Il sorriso svanì dal volto di Romanello. — Ora stammi a sentire…
— Io non ho ammazzato nessuno — dichiarò LuAnn con durezza.
— Abbassa la voce, cazzo!
LuAnn lo folgorò con un’occhiata. Poi si girò e cominciò ad attraversare la strada, puntando verso il bar. Romanello la seguì da vicino.
Si sedettero a un tavolo verso il fondo del locale, nella parte meno illuminata.
Romanello ordinò del caffè. Con fare ospitale, tese a LuAnn il menù. — Mangi un boccone?
— Mangiatelo tu, il boccone.
— E va bene, piantiamola con i preamboli e veniamo dritti al punto…
— Tu come ti chiami?
La domanda colse Romanello in contropiede. — Perché?

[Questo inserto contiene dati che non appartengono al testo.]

## src/rtl/mem_bus_arbiter_pkg.sv

```systemverilog
// Shared definitions for the two-requester memory bus arbiter: FSM encoding,
// requester indices and small helper functions.
package mem_bus_arbiter_pkg;

  typedef enum logic [1:0] {
    ST_IDLE = 2'd0,
    ST_GNT0 = 2'd1,
    ST_GNT1 = 2'd2,
    ST_TURN = 2'd3
  } arb_state_e;

  localparam int REQ_IFETCH = 0;
  localparam int REQ_DATA   = 1;

  // Hold counter must reach MAX_HOLD; a zero limit still needs one bit.
  function automatic int hold_width(input int max_hold);
    int w;
    w = $clog2(max_hold + 1);
    if (w < 1) begin
      w = 1;
    end else begin
      w = w;
    end
    return w;
  endfunction

  function automatic logic [1:0] gnt_of_state(input arb_state_e s);
    logic [1:0] g;
    case (s)
      ST_GNT0: g = 2'b01;
      ST_GNT1: g = 2'b10;
      default: g = 2'b00;
    endcase
    return g;
  endfunction

endpackage

```

## src/rtl/mem_bus_arbiter_if.sv

```systemverilog
// Requester/bus bundle of the memory bus arbiter. The arbiter uses the slave
// modport; the requesters (or a bench) use the master modport.
interface mem_bus_arbiter_if #(
  parameter int ADDR_W = 8,
  parameter int DATA_W = 8
);
  logic [1:0]        req;
  logic [ADDR_W-1:0] addr0;
  logic [ADDR_W-1:0] addr1;
  logic [DATA_W-1:0] wdata0;
  logic [DATA_W-1:0] wdata1;
  logic              we0;
  logic              we1;
  logic [1:0]        gnt;
  logic              sel;
  logic [ADDR_W-1:0] bus_addr;
  logic [DATA_W-1:0] bus_wdata;
  logic              bus_we;

  modport master (
    output req, addr0, addr1, wdata0, wdata1, we0, we1,
    input  gnt, sel, bus_addr, bus_wdata, bus_we
  );

  modport slave (
    input  req, addr0, addr1, wdata0, wdata1, we0, we1,
    output gnt, sel, bus_addr, bus_wdata, bus_we
  );
endinterface

```

## src/rtl/mem_bus_arbiter_bus_mux2.sv

```systemverilog
// W-bit 2:1 bus multiplexer whose output is forced to zero while the bus is
// not granted, so nothing from an idle requester leaks downstream.
module bus_mux2 #(
  parameter int W = 8
) (
  input  logic         sel,
  input  logic         en,
  input  logic [W-1:0] a0,
  input  logic [W-1:0] a1,
  output logic [W-1:0] y
);

  // Gated select
  always_comb begin
    y = {W{1'b0}};
    if (en) begin
      if (sel) begin
        y = a1;
      end else begin
        y = a0;
      end
    end else begin
      y = {W{1'b0}};
    end
  end

endmodule

```

## src/rtl/mem_bus_arbiter.sv

```systemverilog
// Two-requester round-robin arbiter for the shared memory bus with bounded
// hold time and a one-cycle dead turnaround between owners.
module mem_bus_arbiter
  import mem_bus_arbiter_pkg::*;
#(
  parameter int ADDR_W   = 8,
  parameter int DATA_W   = 8,
  parameter int MAX_HOLD = 8
) (
  input  logic               clk,
  input  logic               rst_n,
  mem_bus_arbiter_if.slave   bus
);

  localparam int HOLD_W = hold_width(MAX_HOLD);
  localparam logic [HOLD_W-1:0] HOLD_LIM = HOLD_W'((MAX_HOLD > 0) ? (MAX_HOLD - 1) : 0);
  localparam logic [HOLD_W-1:0] HOLD_SAT = HOLD_W'(MAX_HOLD);
  localparam logic              PREEMPT_EN = (MAX_HOLD != 0);

  arb_state_e        state_q, state_d;
  logic [1:0]        gnt_q, gnt_d;
  logic              sel_q, sel_d;
  logic              last_q, last_d;
  logic [HOLD_W-1:0] hold_cnt_q, hold_cnt_d;

  logic enter_s;
  logic side_s;
  logic own_s;
  logic own_req_s;
  logic oth_req_s;
  logic preempt_s;

  assign preempt_s = PREEMPT_EN && (hold_cnt_q == HOLD_LIM);

  // Next-state, grant pointer and hold counter
  always_comb begin
    state_d    = state_q;
    last_d     = last_q;
    sel_d      = sel_q;
    hold_cnt_d = hold_cnt_q;
    enter_s    = 1'b0;
    side_s     = last_q;
    own_s      = (state_q == ST_GNT1);
    own_req_s  = bus.req[own_s];
    oth_req_s  = bus.req[~own_s];

    case (state_q)
      ST_IDLE: begin
        if (bus.req[REQ_IFETCH] && bus.req[REQ_DATA]) begin
          enter_s = 1'b1;
          side_s  = ~last_q;
        end else if (bus.req[REQ_IFETCH]) begin
          enter_s = 1'b1;
          side_s  = 1'b0;
        end else if (bus.req[REQ_DATA]) begin
          enter_s = 1'b1;
          side_s  = 1'b1;
        end else begin
          state_d = ST_IDLE;
        end
      end
      ST_GNT0, ST_GNT1: begin
        if (!own_req_s && !oth_req_s) begin
          state_d = ST_IDLE;
        end else if (!own_req_s) begin
          state_d = ST_TURN;
        end else if (oth_req_s && preempt_s) begin
          state_d = ST_TURN;
        end else begin
          state_d = state_q;
          if (hold_cnt_q != HOLD_SAT) begin
            hold_cnt_d = hold_cnt_q + HOLD_W'(1);
          end else begin
            hold_cnt_d = hold_cnt_q;
          end
        end
      end
      ST_TURN: begin
        // The side that did not own the bus last gets first pick.
        if (bus.req[~last_q]) begin
          enter_s = 1'b1;
          side_s  = ~last_q;
        end else if (bus.req[last_q]) begin
          enter_s = 1'b1;
          side_s  = last_q;
        end else begin
          state_d = ST_IDLE;
        end
      end
      default: begin
        state_d = ST_IDLE;
      end
    endcase

    if (enter_s) begin
      state_d    = side_s ? ST_GNT1 : ST_GNT0;
      last_d     = side_s;
      sel_d      = side_s;
      hold_cnt_d = {HOLD_W{1'b0}};
    end else begin
      sel_d = sel_q;
    end

    gnt_d = gnt_of_state(state_d);
  end

  // State and registered outputs
  always_ff @(posedge clk or negedge rst_n) begin
    if (!rst_n) begin
      state_q    <= ST_IDLE;
      gnt_q      <= 2'b00;
      sel_q      <= 1'b0;
      last_q     <= 1'b1;
      hold_cnt_q <= {HOLD_W{1'b0}};
    end else begin
      state_q    <= state_d;
      gnt_q      <= gnt_d;
      sel_q      <= sel_d;
      last_q     <= last_d;
      hold_cnt_q <= hold_cnt_d;
    end
  end

  assign bus.gnt = gnt_q;
  assign bus.sel = sel_q;

  bus_mux2 #(.W(ADDR_W)) u_mux_addr (
    .sel (sel_q),
    .en  (|gnt_q),
    .a0  (bus.addr0),
    .a1  (bus.addr1),
    .y   (bus.bus_addr)
  );

  bus_mux2 #(.W(DATA_W)) u_mux_wdata (
    .sel (sel_q),
    .en  (|gnt_q),
    .a0  (bus.wdata0),
    .a1  (bus.wdata1),
    .y   (bus.bus_wdata)
  );

  bus_mux2 #(.W(1)) u_mux_we (
    .sel (sel_q),
    .en  (|gnt_q),
    .a0  (bus.we0),
    .a1  (bus.we1),
    .y   (bus.bus_we)
  );

endmodule

```

## src/flat_wrapper.sv

```systemverilog
// flat-port wrapper written by rule: the top's interface ports become plain ports
module mem_bus_arbiter_flat import mem_bus_arbiter_pkg::*;
#(
  parameter int ADDR_W   = 8,
  parameter int DATA_W   = 8,
  parameter int MAX_HOLD = 8
)
  (clk, rst_n, bus_req, bus_addr0, bus_addr1, bus_wdata0, bus_wdata1, bus_we0, bus_we1, bus_gnt, bus_sel, bus_bus_addr, bus_bus_wdata, bus_bus_we);
  mem_bus_arbiter_if #(.ADDR_W(ADDR_W), .DATA_W(DATA_W)) bus_i ();
  input  logic clk;
  input  logic rst_n;
  input wire logic [$bits(bus_i.req)-1:0] bus_req;
  input wire logic [$bits(bus_i.addr0)-1:0] bus_addr0;
  input wire logic [$bits(bus_i.addr1)-1:0] bus_addr1;
  input wire logic [$bits(bus_i.wdata0)-1:0] bus_wdata0;
  input wire logic [$bits(bus_i.wdata1)-1:0] bus_wdata1;
  input wire logic [$bits(bus_i.we0)-1:0] bus_we0;
  input wire logic [$bits(bus_i.we1)-1:0] bus_we1;
  output wire logic [$bits(bus_i.gnt)-1:0] bus_gnt;
  output wire logic [$bits(bus_i.sel)-1:0] bus_sel;
  output wire logic [$bits(bus_i.bus_addr)-1:0] bus_bus_addr;
  output wire logic [$bits(bus_i.bus_wdata)-1:0] bus_bus_wdata;
  output wire logic [$bits(bus_i.bus_we)-1:0] bus_bus_we;
  assign bus_i.req = bus_req;
  assign bus_i.addr0 = bus_addr0;
  assign bus_i.addr1 = bus_addr1;
  assign bus_i.wdata0 = bus_wdata0;
  assign bus_i.wdata1 = bus_wdata1;
  assign bus_i.we0 = bus_we0;
  assign bus_i.we1 = bus_we1;
  assign bus_gnt = bus_i.gnt;
  assign bus_sel = bus_i.sel;
  assign bus_bus_addr = bus_i.bus_addr;
  assign bus_bus_wdata = bus_i.bus_wdata;
  assign bus_bus_we = bus_i.bus_we;
  mem_bus_arbiter #(.ADDR_W(ADDR_W), .DATA_W(DATA_W), .MAX_HOLD(MAX_HOLD)) u_core (.clk(clk), .rst_n(rst_n), .bus(bus_i));
endmodule
```

## config.mk

```make
export PLATFORM = sky130hd
export DESIGN_NAME = mem_bus_arbiter_flat
export DESIGN_NICKNAME = d
export VERILOG_FILES = /design/src/rtl/mem_bus_arbiter_pkg.sv /design/src/rtl/mem_bus_arbiter_if.sv /design/src/rtl/mem_bus_arbiter_bus_mux2.sv /design/src/rtl/mem_bus_arbiter.sv /design/src/flat_wrapper.sv
export SDC_FILE = /design/constraint.sdc
export NUM_CORES = 1
export LEC_CHECK = 0
export BUFFER_PORTS_ARGS = -buffer_cell sky130_fd_sc_hd__buf_4
export CAP_MARGIN = 20
export CORE_UTILIZATION = 37
export CTS_CLUSTER_SIZE = 28
export DETAILED_ROUTE_END_ITERATION = 8
export HOLD_SLACK_MARGIN = 0.06
export PLACE_DENSITY = 0.72
export SLEW_MARGIN = 20
export SYNTH_ARGS = -nofsm -noshare
export SYNTH_HDL_FRONTEND = slang
export SYNTH_SLANG_ARGS = --single-unit
```

## constraint.sdc

```tcl
create_clock -name clk -period 1.4 [get_ports clk]
set_input_delay 0.21 -clock clk [delete_from_list [all_inputs] [get_ports clk]]
set_output_delay 0.21 -clock clk [all_outputs]
set_load 0.02 [all_outputs]
```

## Word level (Yosys, flattened, before mapping)

Cells that the tools add are included.

| storage, ports and cells | value |
|---|---|
| register bits | 10 |
| word-level logic and storage cells | 76 |
| output and inout bits | 20 |
| input bits | 38 |

| cells by class | value |
|---|---|
| add/sub/neg operators | 1 |
| reductions and logical operators | 12 |
| equal/unequal tests | 9 |
| bitwise gates (word level) | 2 |
| multiplexer cells | 43 |
| order comparisons | 4 |

Operators by type and width:

| kind | count |
|---|---|
| 8-bit 2-to-1 mux | 4 |
| 4-bit 2-to-1 mux | 6 |
| 2-bit 2-to-1 mux | 10 |
| 1-bit 2-to-1 mux | 19 |
| 1-bit by 2-bit < comparator with 1-bit output, second input constant | 4 |
| 2-bit equality test, second input constant | 3 |
| 2-bit case mux with 3 select lines | 1 |
| 2-bit nonzero test | 3 |
| 5-bit AND reduction | 1 |
| 4-bit by 1-bit adder with 4-bit output, second input constant | 1 |
| 2-bit by 1-bit equality test with 1-bit output, second input constant | 2 |
| 4-bit by 3-bit equality test with 1-bit output, second input constant | 1 |
| 2-bit by 1-bit inequality test with 1-bit output, second input constant | 2 |
| 4-bit inequality test, second input constant | 1 |
| 1-bit case mux with 2 select lines | 2 |
| 2-bit case mux with 2 select lines | 1 |
| 2-bit OR reduction | 2 |
| 1-bit logical AND | 3 |
| 1-bit zero test | 2 |
| 2-bit zero test | 1 |
| 1-bit inverter | 2 |

## Logic depth before layout (Yosys ltp)

Gate-level depths: netlist of run 1.

| logic depth | value |
|---|---|
| word-level depth | 12 |
| mapped depth | 6 |
| mapped depth without buffers | 6 |

## Hierarchy

A second synthesis of run 1 with hierarchy kept.

| second synthesis, totals | value |
|---|---|
| cell total of the unflattened synthesis | 96 |
| area total of the unflattened synthesis | 880.8 sq um |

Modules (own cells, without submodules):

| module | cells an instance | seq. area each (sq um) | instances | area each (sq um) |
|---|---|---|---|---|
| mem_bus_arbiter | 60 | 251.5 | 1 | 581.8 |
| bus_mux2 (u_core.u_mux_addr ...) | 17 | 0.0 | 2 | 141.4 |
| bus_mux2 (u_core.u_mux_we) | 2 | 0.0 | 1 | 16.3 |

## Least setup slack after synthesis of run 1

Ideal clock, no wire load.

| path | value |
|---|---|
| path type | reg2reg |
| start | reg u_core.state_q[0] |
| end | reg u_core.hold_cnt_q[0] |
| data arrival time | 1405 ps |
| required time | 1271 ps |
| period minus slack after synthesis | 1534 ps |
| slack | -134 ps |
| path buffers | 0 |
| library setup time | 129 ps |
| cell stages (with the launch flop) | 7 |
| path through | dfrtp_1 inv_1 ha_1 o21ba_2 o21ai_0 o211ai_1 o31ai_1 |

| on the way | value |
|---|---|
| cells in the longest elaborated chain, start to end | 7 |
| elaborated cells on any way between the ends | 21 |
| those cells by class | eq/ne: 5; mux: 6; reduce/logical: 10 |

RTL lines:

| item | RTL line | text |
|---|---|---|
| from (decl) | mem_bus_arbiter.sv:20 | `arb_state_e state_q, state_d;` |
| from (signal assigned) | mem_bus_arbiter.sv:116 | `state_q <= state_d;` |
| 2-bit equality test | mem_bus_arbiter.sv:43, mem_bus_arbiter.sv:47 |  |
| 1-bit 2-to-1 mux, on equally long branches (2 in a row) | mem_bus_arbiter.sv:44, mem_bus_arbiter.sv:45 |  |
| 1-bit zero test | mem_bus_arbiter.sv:63 | `if (!own_req_s && !oth_req_s) begin` |
| 1-bit logical AND | mem_bus_arbiter.sv:63 |  |
| 2-bit by 1-bit inequality test with 1-bit output (no line) | - |  |
| 5-bit AND reduction (no line) | - |  |
| to (signal assigned) | mem_bus_arbiter.sv:114 | `hold_cnt_q <= {HOLD_W{1'b0}};` |
| to (signal assigned) | mem_bus_arbiter.sv:120 | `hold_cnt_q <= hold_cnt_d;` |
| to (decl) | mem_bus_arbiter.sv:24 | `logic [HOLD_W-1:0] hold_cnt_q, hold_cnt_d;` |

Parallel ways exist; a longest one is shown, timed or not. The select of a mux whose other input is x is not followed.
A chain may end at the register's enable or synchronous reset.

## Final worst setup path of run 1

| path | value |
|---|---|
| start | reg u_core.state_q[0] |
| end | reg u_core.gnt_q[0], in the netlist u_core.bus.gnt[0] |

| on the way | value |
|---|---|
| cells in the longest elaborated chain, start to end | 11 |
| elaborated cells on any way between the ends | 29 |
| those cells by class | eq/ne: 5; mux: 18; reduce/logical: 6 |

RTL lines:

| item | RTL line | text |
|---|---|---|
| 2-bit equality test | mem_bus_arbiter.sv:43, mem_bus_arbiter.sv:47 |  |
| 1-bit 2-to-1 mux (implied by the code) (2 in a row) | mem_bus_arbiter.sv:45 | `oth_req_s = bus.req[~own_s];` |
| 1-bit logical AND | mem_bus_arbiter.sv:67 | `end else if (oth_req_s && preempt_s) begin` |
| 2-bit 2-to-1 mux | mem_bus_arbiter.sv:67 |  |
| 2-bit 2-to-1 mux | mem_bus_arbiter.sv:65 | `end else if (!own_req_s) begin` |
| 2-bit 2-to-1 mux | mem_bus_arbiter.sv:63 |  |
| 2-bit case mux with 3 select lines | mem_bus_arbiter.sv:47 | `case (state_q)` |
| 2-bit 2-to-1 mux * | mem_bus_arbiter.sv:95 | `if (enter_s) begin` |
| 2-bit equality test or 2-bit by 1-bit equality test with 1-bit output (tied branches) | mem_bus_arbiter_pkg.sv:29 | `case (s)` |
| 2-bit case mux with 2 select lines * | mem_bus_arbiter_pkg.sv:29 |  |
| named net u_core.gnt_d[0] | mem_bus_arbiter.sv:21 | `logic [1:0] gnt_q, gnt_d;` |
| to (signal assigned) | mem_bus_arbiter.sv:117 | `gnt_q <= gnt_d;` |
| to (decl) | mem_bus_arbiter.sv:21 |  |

The timed path passes the listed nets; every way through them passes the cells marked *. The select of a mux whose other input is x is not followed.

==> flow_summary.json, run 1 <==
{
  "status": "finished, violations left",
  "violations": "negative setup slack",
  "synth_top_family_by_area": "multiplexers",
  "antenna_found_initial": 0,
  "clk_latency_ns": 0.26,
  "synth_area_per_cell_um2": 8.54,
  "maxSlewViolCount": 0,
  "diodes": 0,
  "antenna_left": 0,
  "irDropWorstVdd_v": 0.00155,
  "dpl.hpwl_um": 2010,
  "relSlewSlack_pct": 83.4,
  "vias": 1006,
  "drive_above_1_share_pct": 64.2,
  "initialDrtViolationCount": 12,
  "synth_edf_count": 0,
  "skew_ns": 0.00208,
  "die_w_um": 50.3,
  "period_share_pct": 109,
  "synth-simple-area-share_pct": 20.3,
  "area_growth_pct": 95.8,
  "synth_cell_types": 28,
  "rsz0062_at_grt": "yes",
  "r2r_cells": 6,
  "synth_compound_area_share_pct": 14.4,
  "max_cap_viol_count": 0,
  "yosys.cell_count.top_type": "nor2_1",
  "finalNonFillerCells": 201,
  "cts_sinks": 10,
  "grt_use_total_pct": 22.0,
  "synthMuxAreaShare_pct": 23.7,
  "power.density_mw_per_mm2": 2180,
  "r2r_end": "u_core.bus.gnt[0]",
  "cts.path.max_buffers": 2,
  "synth_top_area_share_pct": 26.1,
  "port_buffers": 57,
  "synth-xor-area-share_pct": 0,
  "period_needed_ns": 1.53,
  "min_to": "u_core.state_q[1]",
  "p_leak_nw": 0.813,
  "reg2reg_from": "u_core.state_q[0]",
  "ys.flop_type": "dfrtp_1",
  "cts_tree": "yes",
  "ys_seq_area_share_pct": 29.2,
  "hp-start": "bus_req[1]",
  "io_pins": 58,
  "hold_violations": 0,
  "worstPathRequired_ns": 1.55,
  "crit_type": "flop to flop",
  "grt_max_degree": 18,
  "fin_total_pwr_mw": 3.67,
  "clock-root-buffer": "clkbuf_4",
  "dieArea_mm2": 0.00253,
  "final_util_pct": 76.3,
  "die_h_um": 50.3,
  "synthCells": 101,
  "worstSetupStartpointType": "flop",
  "hold_path_class": "primary input to flop",
  "core-area_mm2": 0.00221,
  "place.gp.congestion": 0.882,
  "htreeDepth": 1,
  "synth_seq_cells": 10,
  "end_kind": "flop",
  "worstMarginPinSlew_ns": 0.249,
  "crit_fanout": 3,
  "dp_cells": 191,
  "synth.area.top_cells": "dfrtp_1 (26%), mux2i_1 (22%), nor2_1 (8.7%), ha_1 (7.3%), nand2_1 (4.4%)",
  "layout_setup_ws_ns": -0.131,
  "cp.arrival_ns": 1.68,
  "yosys.area.top_type": "dfrtp_1",
  "synthTopCellsByCount": "nor2_1 (20), mux2i_1 (19), nand2_1 (10)",
  "nets": 217,
  "via_per_inst": 5.00,
  "routed_wl_um": 2860,
  "grt_pass1_wl_um": 4260,
  "grt-ovfl-total": 0,
  "synthArstFlopShare_pct": 100,
  "grt_pass1_vias": 989,
  "synth_fa_ha_area_share_pct": 7.26,
  "synthesis.area_um2": 862,
  "wl_per_cell_um": 14.2,
  "synth_warnings": 0,
  "fmax_mhz": 653,
  "cts_buffers": 3,
  "clkSlewWorstSetupHoldPaths_ns": 0.06,
  "hold_path_depth": 3,
  "synth_nets": 144,
  "r2r_slack_ns": -0.13,
  "start_util_pct": 39.0,
  "setup_viol": 25,
  "rows": 17,
  "drc": 0,
  "first_pass_iters": 4
}
## timing repair
| item | CTS | global route |
|---|---|---|
| pin swaps | 2 | 7 |
| hold buffers | 1 | 0 |
| setup endpoints to repair | 27 | 27 |
| endpoints found under the hold margin | 10 | 0 |
| gates resized for setup | 17 | 16 |
| buffers inserted | 4 | 0 |
| gates cloned | 0 | 1 |
## cells in the final DEF (no fill, tap or decap), types with 2 or more instances in the layout
| master | instances |
|---|---|
| buf_4 | 58 |
| mux2i_1 | 12 |
| buf_6 | 11 |
| nor2_2 | 10 |
| nor2_1 | 10 |
| nand2_1 | 10 |
| dfrtp_1 | 7 |
| mux2i_2 | 6 |
| inv_1 | 3 |
| o211ai_1 | 3 |
| clkbuf_4 | 3 |
| mux2i_4 | 2 |
| inv_2 | 2 |
| o21ai_0 | 2 |
| and2_1 | 2 |
| and3_1 | 2 |
| o31ai_1 | 2 |
| ha_2 | 2 |
| ha_4 | 2 |
| buf_12 | 2 |
| dfrtp_2 | 2 |
## kinds of logic (layout without fill, tap and decap cells)
logic type      after synthesis  in the layout
compound gates               16             16
fa+ha+maj                     5              5
buf+inv                      10             82
flops                        10             10
mux                          20             20
simple gates                 40             40
## how the worst max path moves through the flow
stage                          from                    to  slack, ns  cells after the start
3_3_place_gp      u_core.state_q[0]     u_core.bus.gnt[0]      -0.12                      6
3_5_place_dp      u_core.state_q[1]  u_core.hold_cnt_q[3]      -0.16                      6
5_1_grt              u_core.bus.sel      bus_bus_wdata[2]      -0.19                      4
2_1_floorplan     u_core.state_q[0]     u_core.bus.gnt[0]      -0.06                      6
6_report          u_core.state_q[0]     u_core.bus.gnt[0]      -0.13                      6
4_1_cts        u_core.hold_cnt_q[0]  u_core.hold_cnt_q[0]       -0.1                      5
## per-layer routing
layer	vias to the layer above	global-route usage, %	share of wire (%)
met2	48	40.2	49
met4	0	5.24	1.3
li1	501	-	-
met5	-	0	0
met1	453	24.1	41
met3	4	7.27	9.4
## critical path, stage by stage (launching register included)
cell	delay [ns]
dfrtp_1	0.40
inv_2	0.12
ha_4	0.16
mux2i_4	0.27
a311oi_2	0.06
a211o_1	0.27
and3_1	0.15
## power breakdown
part | internal [mW] | switching, mW | leakage (nW) | total, mW
registers | 0.431 | 0.123 | 0.124 | 0.555
clock network | 0.158 | 0.0962 | 0.0210 | 0.254
logic | 1.51 | 1.36 | 0.668 | 2.86
total | 2.10 | 1.58 | 0.813 | 3.67
## final cells by class
type / count / area [um^2]
clock buffer: 4 / 36.3
fill: 138 / 524
timing repair buffer: 73 / 634
tap: 28 / 35.0
inverter: 5 / 18.8
sequential: 10 / 254
multi-input combinational: 81 / 709
## metrics by stage
step / setup slack (ns) / TNS [ns] / area, um^2 / hold slack (ns)
2_1_floorplan: -0.0572 / -0.119 / 918 / -0.0856
3_3_place_gp: -0.122 / -0.677 / 1450 / 0.0439
3_5_place_dp: -0.162 / -1.01 / 1450 / 0.0459
4_1_cts: -0.0973 / -1.35 / 1590 / 0.305
5_1_grt: -0.193 / -3.51 / 1690 / 0.301
6_report: -0.131 / -1.90 / 1690 / 0.292
## sequential cells by signal, summed over array words and instances, names as in the netlist
name / count
u_core.bus.gnt: 2
u_core.hold_cnt_q: 4
u_core.state_q: 2
u_core.last_q: 1
u_core.bus.sel: 1
No activity file was read; power rests on OpenSTA's default activity.
==> inputs of run 2 (changes only) <==
- CORE_ASPECT_RATIO: not set -> 2
- CORE_UTILIZATION: 37 -> 29
- PLACE_DENSITY: 0.72 -> 0.58
==> run 2 against run 1 <==
The run still ends with negative setup slack left. Sequential share of layout area grew 0.26 points. First-iteration DRC count grew 67%. Critical path depth stayed put. Wire length grew 9.5%. Register-to-register slack about the same. Fmax shrank 0.17%. Utilization decreased by 16 points. Critical path type unchanged. Critical endpoint unchanged. Highest routed layer unchanged.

— Dammene uno. Da queste parti sembra che hanno tutti un nome inventato.
— Di che accidenti vai… — Romanello s’interruppe, ci pensò su e fece retromarcia. — D’accordo, chiamami Arcobaleno.
— Ma che carino, tutto colorato. Mai visto un arcobaleno come te prima di oggi.
— Ed è qui che ti sbagli — gli occhi di Romanello si accesero di un lampo avido. — Perché c’è sempre una pentola piena d’oro alla fine dell’arcobaleno.